Smart contract transaction-call format

Contracts have a call stack which can be used to send arguments to called contracts and for called contracts to return data. However, having numerous data entities in a transaction is non-trivial to deal with for verification purposes. So, there will only be 1 actual data field in the transaction format for calling contracts (same as we currently have for the EVM). However, an ABI is provided to simplify the smart contract's responsibiltiy for parsing this.

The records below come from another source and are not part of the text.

## src/rtl/inst_encoder_loader.sv

```systemverilog
// Instruction encoder and program loader: re-encodes decoded RV32I control fields into
// instruction words and writes them to sequential IM addresses. Optional LUI/AUIPC: ENC_LUI_AUIPC_EN.
module inst_encoder_loader #(
    parameter int AW        = 12,
    parameter int MAX_WORDS = 1024
) (
    input  logic          clk,
    input  logic          rst_n,
    input  logic          start,
    input  logic [AW-1:0] base_addr,
    input  logic          in_valid,
    output logic          in_ready,
    input  logic          in_last,
    input  logic [3:0]    kind,
    input  logic [3:0]    alu_op,
    input  logic [2:0]    dm_ctrl,
    input  logic [2:0]    br_cond,
    input  logic [4:0]    rd,
    input  logic [4:0]    rs1,
    input  logic [4:0]    rs2,
    input  logic [31:0]   imm,
    output logic          im_we,
    output logic [AW-1:0] im_addr,
    output logic [31:0]   im_wdata,
    output logic          busy,
    output logic          done,
    output logic          err,
    output logic [15:0]   err_index,
    output logic [15:0]   count,
    output logic [1:0]    dbg_state
);

    localparam logic [31:0] NOP = 32'h0000_0013;

    typedef enum logic [1:0] {
        S_IDLE  = 2'd0,
        S_RUN   = 2'd1,
        S_DRAIN = 2'd2,
        S_DONE  = 2'd3
    } state_t;

    state_t        r_state;
    logic [AW-1:0] r_addr;
    logic [15:0]   r_count;
    logic          r_err;
    logic [15:0]   r_err_index;
    logic          r_im_we;
    logic [AW-1:0] r_im_addr;
    logic [31:0]   r_im_wdata;
    logic          r_done;

    logic          w_fit12;
    logic          w_fit13;
    logic          w_fit21;
    logic          w_shamt_ok;
    logic [31:0]   w_enc;
    logic          w_bad;
    logic [31:0]   w_word;
    logic          w_overflow;
    logic          w_accept;

    // Immediate range checks: the bits above the field must all equal its sign bit.
    assign w_fit12    = (imm[31:11] == '0) || (imm[31:11] == '1);
    assign w_fit13    = ((imm[31:12] == '0) || (imm[31:12] == '1)) && !imm[0];
    assign w_fit21    = ((imm[31:20] == '0) || (imm[31:20] == '1)) && !imm[0];
    assign w_shamt_ok = (imm[31:5] == '0);

    always_comb begin
        w_enc = NOP;
        w_bad = 1'b0;
        case (kind)
            4'd0: begin
                w_enc = {1'b0, alu_op[3], 5'b0, rs2, rs1, alu_op[2:0], rd, 7'b0110011};
                w_bad = alu_op[3] && !((alu_op[2:0] == 3'b000) || (alu_op[2:0] == 3'b101));
            end
            4'd1: begin
                if (alu_op[1:0] == 2'b01) begin
                    // funct3 001/101 are the shifts: shamt in imm[4:0], funct7[5] from alu_op[3]
                    w_enc = {1'b0, alu_op[3], 5'b0, imm[4:0], rs1, alu_op[2:0], rd, 7'b0010011};
                    w_bad = !w_shamt_ok || (alu_op[3] && (alu_op[2:0] != 3'b101));
                end else begin
                    w_enc = {imm[11:0], rs1, alu_op[2:0], rd, 7'b0010011};
                    w_bad = !w_fit12 || alu_op[3];
                end
            end
            4'd2: begin
                w_enc = {imm[11:0], rs1, dm_ctrl, rd, 7'b0000011};
                w_bad = !w_fit12 || (dm_ctrl == 3'b011) || (dm_ctrl[2:1] == 2'b11);
            end
            4'd3: begin
                w_enc = {imm[11:5], rs2, rs1, dm_ctrl, imm[4:0], 7'b0100011};
                w_bad = !w_fit12 || dm_ctrl[2] || (dm_ctrl == 3'b011);
            end
            4'd4: begin
                w_enc = {imm[12], imm[10:5], rs2, rs1, br_cond, imm[4:1], imm[11], 7'b1100011};
                w_bad = !w_fit13 || (br_cond[2:1] == 2'b01);
            end
            4'd5: begin
                w_enc = {imm[20], imm[10:1], imm[11], imm[19:12], rd, 7'b1101111};
                w_bad = !w_fit21;
            end
            4'd6: begin
                w_enc = {imm[11:0], rs1, 3'b000, rd, 7'b1100111};
                w_bad = !w_fit12;
            end
`ifdef ENC_LUI_AUIPC_EN
            4'd7: begin
                w_enc = {imm[31:12], rd, 7'b0110111};
                w_bad = (imm[11:0] != 12'h000);
            end
            4'd8: begin
                w_enc = {imm[31:12], rd, 7'b0010111};
                w_bad = (imm[11:0] != 12'h000);
            end
`endif
            default: begin
                w_enc = NOP;
                w_bad = 1'b1;
            end
        endcase
    end

    assign w_word     = w_bad ? NOP : w_enc;
    assign w_overflow = (r_count == 16'(MAX_WORDS));
    // in_valid/in_ready: a beat transfers on a rising edge where both are high; in_ready depends only on state.
    assign w_accept   = in_valid && (r_state == S_RUN);

    always_ff @(posedge clk or negedge rst_n) begin
        if (!rst_n) begin
            r_state     <= S_IDLE;
            r_addr      <= '0;
            r_count     <= '0;
            r_err       <= 1'b0;
            r_err_index <= '0;
            r_im_we     <= 1'b0;
            r_im_addr   <= '0;
            r_im_wdata  <= '0;
            r_done      <= 1'b0;
        end else begin
            r_im_we <= 1'b0;
            r_done  <= 1'b0;
            case (r_state)
                S_IDLE: begin
                    if (start) begin
                        r_addr      <= {base_addr[AW-1:2], 2'b00};
                        r_count     <= '0;
                        r_err       <= 1'b0;
                        r_err_index <= '0;
                        r_state     <= S_RUN;
                    end
                end
                S_RUN: begin
                    if (w_accept) begin
                        if (!w_overflow) begin
                            r_im_we    <= 1'b1;
                            r_im_addr  <= r_addr;
                            r_im_wdata <= w_word;
                            r_addr     <= r_addr + AW'(4);
                            r_count    <= r_count + 16'd1;
                        end
                        if (w_overflow || w_bad) begin
                            r_err <= 1'b1;
                            if (!r_err) r_err_index <= r_count;
                        end
                        if (in_last) r_state <= S_DRAIN;
                    end
                end
                S_DRAIN: begin
                    r_done  <= 1'b1;
                    r_state <= S_DONE;
                end
                default: r_state <= S_IDLE;
            endcase
        end
    end

    assign in_ready  = (r_state == S_RUN);
    assign busy      = (r_state == S_RUN) || (r_state == S_DRAIN);
    assign done      = r_done;
    assign im_we     = r_im_we;
    assign im_addr   = r_im_addr;
    assign im_wdata  = r_im_wdata;
    assign err       = r_err;
    assign err_index = r_err_index;
    assign count     = r_count;
    assign dbg_state = r_state;

endmodule

```

## config.mk

```make
export PLATFORM = sky130hd
export DESIGN_NAME = inst_encoder_loader
export DESIGN_NICKNAME = d
export VERILOG_FILES = /design/src/rtl/inst_encoder_loader.sv
export SDC_FILE = /design/constraint.sdc
export NUM_CORES = 1
export LEC_CHECK = 0
export ABC_AREA = 1
export CAP_MARGIN = 30
export CORE_UTILIZATION = 51
export CTS_CLUSTER_DIAMETER = 100
export DETAILED_ROUTE_END_ITERATION = 7
export GPL_ROUTABILITY_DRIVEN = 0
export PLACE_DENSITY = 0.87
export SLEW_MARGIN = 20
export SYNTH_ARGS = -nofsm -noshare
export SYNTH_HDL_FRONTEND = slang
export SYNTH_SLANG_ARGS = --single-unit
```

## constraint.sdc

```tcl
create_clock -name clk -period 3.8 [get_ports clk]
set_input_delay 0.76 -clock clk [delete_from_list [all_inputs] [get_ports clk]]
set_output_delay 0.76 -clock clk [all_outputs]
set_load 0.1 [all_outputs]
```

== After elaboration in Yosys (flattened, before gate mapping) ==
Index checks and enable logic that the tools add are counted.
Word-level totals
  register bits: 93
  bits in latches: 0
  bits in writable memories: 0
  bits in read-only memories: 0
  input port bits: 78
  output and inout bits: 83
  word-level logic and storage cells: 102
  memories kept: 0
Operators by class
  add/subtract/negate cells: 2
  multiply operators: 0
  div/mod/pow operators: 0
  magnitude comparators: 0
  eq/ne operators: 24
  shift operators: 0
  multiplexer cells: 29
  bitwise operators: 1
  reduce and logical (&&, ||, !) cells: 37
Operators with widths (count)
  32-bit one-hot mux with 7 select lines: 1
  16-bit two-way mux: 6
  32-bit two-way mux: 2
  16-bit one-hot mux with 2 select lines: 2
  12-bit two-way mux: 3
  27-bit logical NOT: 1
  12-bit one-hot mux with 2 select lines: 1
  21-bit equality test (second input constant): 1
  21-bit logical NOT: 1
  20-bit equality test (second input constant): 1
  20-bit logical NOT: 1
  16-bit by 1-bit adder with 16-bit output (second input constant): 1
  16-bit by 11-bit equality test with 1-bit output (second input constant): 1
  1-bit logical OR: 13
  12-bit by 3-bit adder with 12-bit output (second input constant): 1
  12-bit equality test (second input constant): 1
  4-bit by 3-bit equality test with 1-bit output (second input constant): 3
  12-bit logical NOT: 1
  4-bit by 2-bit equality test with 1-bit output (second input constant): 2
  1-bit two-way mux: 8
  4-bit AND reduction: 2
  1-bit one-hot mux with 7 select lines: 1
  2-bit by 1-bit equality test with 1-bit output (second input constant): 3
  1-bit logical NOT: 6
  18 further kinds: 30

== Depth between registers and ports, before layout ==
Gate-level depths: netlist of the first run.
  word-level depth: 10
  gate-level depth with buffers: 15
  gate-level depth less buffers: 14

== Worst setup path before layout of the first run ==
OpenSTA, ideal clock, no wires.
  kind: reg2reg
  start: register r_state[0] (netlist: dbg_state[0])
  end: register r_count[12] (netlist: count[12])
  library setup time: 0.124 ns
  arrival: 3.258 ns
  data required time: 3.676 ns
  setup slack: 0.418 ns
  stages on the path, launching flop included: 14
  path buffers: 1
  clock period less this slack: 3.382 ns
  path through: dfrtp_1 ha_1 buf_2 inv_1 o21ai_1 inv_1 o21ai_1 inv_2 nand2_1 nand2_4 nand3_4 nor3_4 a21oi_1 nor2_1
Between the ends
  word-level cells in the longest chain between the ends: 4
  elaborated cells on any way between the ends: 9
  classes of those cells: eq/ne: 4; mux: 1; reduce/logical: 4
RTL lines
  start, declared: RTL line 42  | state_t r_state;
  start signal, assigned: RTL line 130  | r_state <= S_IDLE;
  start signal, assigned: RTL line 149  | r_state <= S_RUN;
  start signal, assigned: RTL line 165  | if (in_last) r_state <= S_DRAIN;
  2-bit by 1-bit equality test with 1-bit output (*)
  named net in_ready: RTL line 12  | output logic in_ready,
  1-bit logical AND: RTL line 126  | assign w_accept = in_valid && (r_state == S_RUN);
  2-bit by 1-bit inequality test with 1-bit output (no line)
  4-bit AND reduction (no line)
  end signal, assigned: RTL line 159  | r_count <= r_count + 16'd1;
  end, declared: RTL line 44  | logic [15:0] r_count;
Mark *: on every way through the listed nets, which the timed path passes. The rest lies on a longest branch.
A chain may end at the register's enable or synchronous reset.

== Worst setup path in the final report of the first run ==
  start: register r_count[2] (netlist: count[2])
  end: output port count[2]
RTL lines
  end, declared: RTL line 29  | output logic [15:0] count,
No word-level cell between the ends.

==> results of run 1 <==
## power breakdown
group	leakage, nW	switching [W]	total, W	internal (W)
registers	1.17	0.000151	0.00130	0.00115
clock network	0.0989	0.000346	0.000670	0.000324
logic	2.10	0.00209	0.00274	0.000642
total	3.37	0.00259	0.00471	0.00212
## cell families after synthesis
family | Yosys count | synth area share
buffers and inverters | 114 | 0.0929
flip-flops | 88 | 0.434
XOR/XNOR | 5 | 0.00863
AO/OA/AOI/OAI | 94 | 0.110
other | 1 | 0.000739
adder cells (fa/ha/maj) | 7 | 0.0173
AND/OR/NAND/NOR | 397 | 0.337
## sequential cells by signal, summed over array words and instances (netlist names)
signal     cells
im_wdata      31
count         16
err_index     16
im_addr       10
r_addr        10
dbg_state      2
done           1
err            1
im_we          1
## area by class of cell
class	count	area, um^2	share of cell area
multi-input combinational	505	2400	0.346
tap	133	166	0.0239
inverter	91	342	0.0491
timing repair buffer	161	1630	0.235
sequential	88	2200	0.317
clock inverter	6	67.6	0.00972
clock buffer	10	138	0.0198
## metal layers
layer	routed length, um	track usage	part of all wire	up-vias
met4	444	0.137	0.031	0
met2	6880	0.464	0.48	271
li1	-	-	-	2537
met5	0	0	0	-
met1	5810	0.372	0.40	2426
met3	1280	0.0704	0.089	39
## final timing paths
kind,cells past startpoint,endpoint,startpoint,slack [ps]
max in group asynchronous,2,im_wdata[15]$_DFFE_PN0P_,rst_n,2930
hold reg to reg,2,err_index[15]$_DFFE_PN0P_,err_index[15]$_DFFE_PN0P_,480
hold / removal,1,err_index[1]$_DFFE_PN0P_,rst_n,300
setup / recovery,1,count[2],count[2]$_DFFE_PN0P_,940
min in group clk,2,err_index[15]$_DFFE_PN0P_,err_index[15]$_DFFE_PN0P_,480
setup reg to reg,14,count[12]$_DFFE_PN0P_,dbg_state[1]$_DFFE_PN0P_,1090
## synth_stat cells, types with 4 or more instances
library cell | instances | area share
a31oi_1 | 4 | 0.0049
nor2_1 | 69 | 0.051
clkbuf_1 | 6 | 0.0044
a21oi_1 | 15 | 0.015
o211ai_1 | 4 | 0.0059
o21ai_0 | 46 | 0.045
ha_1 | 7 | 0.017
nor3_1 | 8 | 0.0079
inv_2 | 11 | 0.0081
o22ai_1 | 4 | 0.0049
nand4_1 | 8 | 0.0099
buf_2 | 8 | 0.0079
buf_4 | 4 | 0.0059
o31ai_1 | 5 | 0.0074
nand2_2 | 7 | 0.0086
nand2_1 | 238 | 0.18
inv_1 | 80 | 0.059
dfrtp_1 | 88 | 0.43
nand3_1 | 51 | 0.050
## per-stage QoR
| step | hold WS (ps) | setup slack (ps) | cells |
|---|---|---|---|
| 3_5_place_dp | 459 | 757 | 976 |
| 5_1_grt | 296 | 879 | 994 |
| 3_3_place_gp | 459 | 824 | 976 |
| 2_1_floorplan | 464 | 418 | 707 |
| 6_report | 301 | 943 | 994 |
| 4_1_cts | 481 | 932 | 992 |
==> impl_metrics.py, run 1 <==
metrics = {
    "outcome": {
        "status": "finished, final reports clean",
    },
    "critical_path": {
        "critPathTopFamily": "buffers and inverters",
        "worst-endpoint-required_ps": 3040,
        "start_kind": "register",
        "path_max_fanout": 7,
        "cp.arrival_ps": 2100,
        "critPathBufInv": 1,
        "cp_slowest_cell": "clkdlybuf4s50_1",
        "max_stage_delay_ps": 1200,
        "path_class": "register to output pin",
        "worst_setup_path_end_kind": "output pin",
        "crit_chain": "clkdlybuf4s50_1",
    },
    "synth": {
        "async_flop_share": 1.00,
        "synth_edf_count": 0,
        "syn_avg_cell_area_um2": 7.19,
        "yosysSeqAreaShare": 0.434,
        "synth-seq-cells": 88,
        "yosysUniqueCellTypes": 47,
        "synth_ff_type": "dfrtp_1",
        "syn_area_um2": 5070,
        "syn_inst": 706,
        "yosys_warnings": 0,
    },
    "placed_design": {
        "port_buffers": 156,
        "post_dp_cell_area_um2": 6690,
        "dpl.hpwl_um": 10900,
    },
    "clock_network": {
        "insertion_delay_ps": 360,
        "cts_buffers": 9,
        "cts_tree": "yes",
        "cts_setup_buffers": 0,
        "cts_max_level": 3,
        "post_cts_resized": 0,
        "clock-sinks": 88,
        "holdBufCountCts": 0,
        "clockBufferDepth": 2,
        "path_clk_slew_ps": 90,
        "clockRootBuffer": "clkbuf_8",
    },
    "global_routing": {
        "grt_pass1_vias": 4942,
        "grt_usage": 0.290,
        "grt_pass1_wl_um": 23400,
        "grt_overflow": 0,
        "grt_max_degree": 75,
        "antenna_found_initial": 0,
    },
    "sta": {
        "rsz0062_at_grt": "no",
        "drv_slew": 0,
        "fin_tns_setup_ps": 0,
        "finalHoldViolCount": 0,
        "fmax_ghz": 0.350,
        "tightest_slew_ps": 1050,
        "timing.final.crit_share": 0.752,
        "skew_ps": 11.4,
        "fin_crit_ps": 2860,
        "max_slew_margin": 0.300,
        "setup_viol": 0,
    },
    "routing": {
        "route.detailed.drc": 0,
        "wire_per_inst_um": 14.5,
        "first_pass_iters": 6,
        "wirelength_um": 14400,
        "drtIter0Drc": 411,
        "postRouteAntennaNets": 0,
        "viasPerCell": 5.30,
        "vias": 5273,
    },
    "floorplan": {
        "die_x_um": 102,
        "rows": 36,
        "initial_core_util": 0.522,
        "core_area_um2": 9730,
        "num_io_pins": 161,
        "dieArea_um2": 10400,
        "die_h_um": 102,
    },
    "power_and_ir_drop": {
        "leakage_nw": 3.37,
        "p_per_area_nw_per_um2": 677,
        "ir_drop_uv": 876,
        "total_power_w": 0.00471,
    },
    "layout": {
        "layout-drive-gt1-share": 0.0650,
        "layout_commonest_cell": "nand2_1",
        "nNetsFinal": 941,
        "utilization": 0.715,
        "design_area_um2": 6950,
        "area_delta_synth_final_pct": 37.0,
        "n_antenna_cell": 0,
        "most-common-layout-cells": "nand2_1 (238), clkdlybuf4s50_1 (153), dfrtp_1 (88)",
        "fillers": 792,
    },
    "run": {
        "maxCapViolCount": 0,
    },
    "worst_hold_path": {
        "hold_class": "primary input to async pin",
    },
}
Note: power is estimated with default switching activity, not from simulation.
==> run 2: changes to the inputs <==
--- a/config.mk
+++ b/config.mk
@@ -7,11 +7,11 @@
 export LEC_CHECK = 0
 export ABC_AREA = 1
 export CAP_MARGIN = 30
-export CORE_UTILIZATION = 51
+export CORE_UTILIZATION = 47
 export CTS_CLUSTER_DIAMETER = 100
 export DETAILED_ROUTE_END_ITERATION = 7
 export GPL_ROUTABILITY_DRIVEN = 0
-export PLACE_DENSITY = 0.87
+export PLACE_DENSITY = 0.81
 export SLEW_MARGIN = 20
 export SYNTH_ARGS = -nofsm -noshare
 export SYNTH_HDL_FRONTEND = slang
==> constraint.sdc (replaced) <==
create_clock -name clk -period 2.82 [get_ports clk]
set_input_delay 0.564 -clock clk [delete_from_list [all_inputs] [get_ports clk]]
set_output_delay 0.564 -clock clk [all_outputs]
set_load 0.1 [all_outputs]
==> impl_metrics.py, run 2 (same netlist as run 1, synthesis figures left out) <==
metrics = {
    "layout": {
        "layout_commonest_cell": "nand2_1",
        "fillers": 928,
        "area_delta_synth_final_pct": 34.6,
        "nNetsFinal": 949,
        "multi_input_area_um2": 2410,
        "regArea_um2": 2200,
        "most-common-layout-cells": "nand2_1 (238), buf_4 (93), dfrtp_1 (86)",
        "n_antenna_cell": 0,
        "largest_register_ffs": 31,
        "layout-drive-gt1-share": 0.168,
        "design_area_um2": 6830,
    },
    "sta": {
        "skew_ps": 12.8,
        "drv_slew": 0,
        "finalHoldViolCount": 0,
        "setup_viol": 0,
        "fmax_ghz": 0.415,
        "setup_slack_ps": 413,
        "fin_crit_ps": 2410,
        "max_slew_margin": 0.599,
        "rsz0062_at_grt": "no",
        "tightest_slew_ps": 602,
        "timing.final.crit_share": 0.853,
        "fin_tns_setup_ps": 0,
    },
    "clock_network": {
        "cts_setup_buffers": 0,
        "path_clk_slew_ps": 100,
        "clockRootBuffer": "clkbuf_8",
        "insertion_delay_ps": 360,
        "cts_tree": "yes",
        "clockBufferDepth": 2,
        "cts_max_level": 3,
        "holdBufCountCts": 0,
        "cts_buffers": 9,
        "post_cts_resized": 0,
        "clock-sinks": 88,
    },
    "power_and_ir_drop": {
        "pwr-share-clk": 0.155,
        "ir_drop_uv": 1560,
        "switchingPower_w": 0.00351,
        "power.share.combinational": 0.570,
        "leakage_nw": 3.56,
        "power_frac_seq": 0.275,
        "internal_power_w": 0.00290,
        "p_per_area_nw_per_um2": 939,
        "p_sw_frac": 0.547,
    },
    "routing": {
        "wire_per_inst_um": 13.9,
        "route.detailed.drc": 0,
        "drtIter0Drc": 344,
        "first_pass_iters": 5,
        "postRouteAntennaNets": 0,
        "viasPerCell": 5.11,
        "vias": 5137,
        "wirelength_um": 14000,
    },
    "critical_path": {
        "crit_chain": "inv_1 > ha_2 > inv_1 > o21ai_1 > inv_1 > o21ai_1 > inv_2 > nand2_1 > nand2_4 > buf_4 > o211ai_1 > o21ai_0",
        "critPathBufInv": 5,
        "reg2reg_from": "dbg_state[1]$_DFFE_PN0P_",
        "path_class": "register to register",
        "cp_common_cell": "inv_1",
        "cp_slowest_cell": "dfrtp_2",
        "critPathTopFamily": "buffers and inverters",
        "r2r_cells": 12,
        "start_kind": "register",
        "path_max_fanout": 15,
        "max_stage_delay_ps": 440,
        "worst_setup_path_end_kind": "register",
        "cp.arrival_ps": 2650,
        "r2r-end": "r_addr[7]$_DFFE_PN0P_",
        "reg2reg_slack_ps": 410,
        "worst-endpoint-required_ps": 3070,
    },
    "placed_design": {
        "dpl.hpwl_um": 10800,
        "pre_cts_ws_ps": 125,
        "post_dp_cell_area_um2": 6600,
        "port_buffers": 156,
    },
    "global_routing": {
        "antenna_found_initial": 0,
        "grt_max_degree": 46,
        "grt_overflow": 0,
        "use_met3": 0.0362,
        "grt_pass1_vias": 4981,
        "grt_usage": 0.259,
        "grt_pass1_wl_um": 23400,
        "grt.busiest_layer": "met2",
        "use_met2": 0.424,
        "use_met1": 0.351,
    },
    "floorplan": {
        "dieArea_um2": 11200,
        "initial_core_util": 0.487,
        "rows": 37,
        "core_area_um2": 10400,
        "die_h_um": 106,
        "die_x_um": 106,
        "num_io_pins": 161,
    },
    "worst_hold_path": {
        "hold_class": "primary input to async pin",
    },
    "outcome": {
        "status": "finished, final reports clean",
    },
    "run": {
        "maxCapViolCount": 0,
    },
}
## run 2: metal layers
metal | routed length (um) | up-vias
met5 | 0 | -
met2 | 6490 | 201
met3 | 874 | 25
li1 | - | 2557
met1 | 6340 | 2354
met4 | 291 | 0
## run 2: layout make-up
class | count | area share
Inverter | 91 | 0.0500
Sequential cell | 88 | 0.323
Tap cell | 136 | 0.0249
Timing Repair Buffer | 169 | 0.217
Clock buffer | 9 | 0.0181
Multi-Input combinational cell | 505 | 0.353
Clock inverter | 7 | 0.0150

The format can of course by ignored by just having one large argument that is the byte array you want to pass.

Flow:

  • LOCATION = 0, the first byte of the data
  • 32 bit integer, SIZE, is read from LOCATION
  • LOCATION is incremented by 2 (size of integer)
  • Buffer is allocated of size SIZE and then memory is copied to it from LOCATION to LOCATION + SIZE
  • LOCATION is incremented by SIZE
  • Repeat until no data remains

System call interface

Qtum uses syscalls in a very similar way to Linux based systems. The stack is not used at all, and only registers are used. If more arguments are needed than registers exist, then one register needs to point to an area of memory wiht these additional arguments in some kind of structure. The interrupt number 0x40 is used for all Qtum syscalls at this time.

Registers for calling:

  • EAX - system call number
  • EBX, ECX, EDX, ESI, EDI, EBP - arguments 1-6
  • ESP, EFLAGS - unused

Registers upon return from syscall:

  • EAX - return value (0 means success typically, excluding operations that return a length)
  • EBX, ECX, EDX, ESI, EBP, ESP, EFLAGS - not modified

A wrapper function is provided in libqtum to simplify this interface for C ABI using languages:

.global __qtum_syscall
// long syscall(long number, long p1, long p2, long p3, long p4, long p5, long p6)
__qtum_syscall:
  push %ebp
  mov %esp,%ebp
  push %edi
  push %esi
  push %ebx
  mov 8+0*4(%ebp),%eax
  mov 8+1*4(%ebp),%ebx
  mov 8+2*4(%ebp),%ecx
  mov 8+3*4(%ebp),%edx
  mov 8+4*4(%ebp),%esi
  mov 8+5*4(%ebp),%edi
  mov 8+6*4(%ebp),%ebp
  int $0x40
  pop %ebx
  pop %esi
  pop %edi
  pop %ebp
  ret

Most people should never need to do anything with syscalls however, as libqtum provides easy to use wrapper functions for each syscall.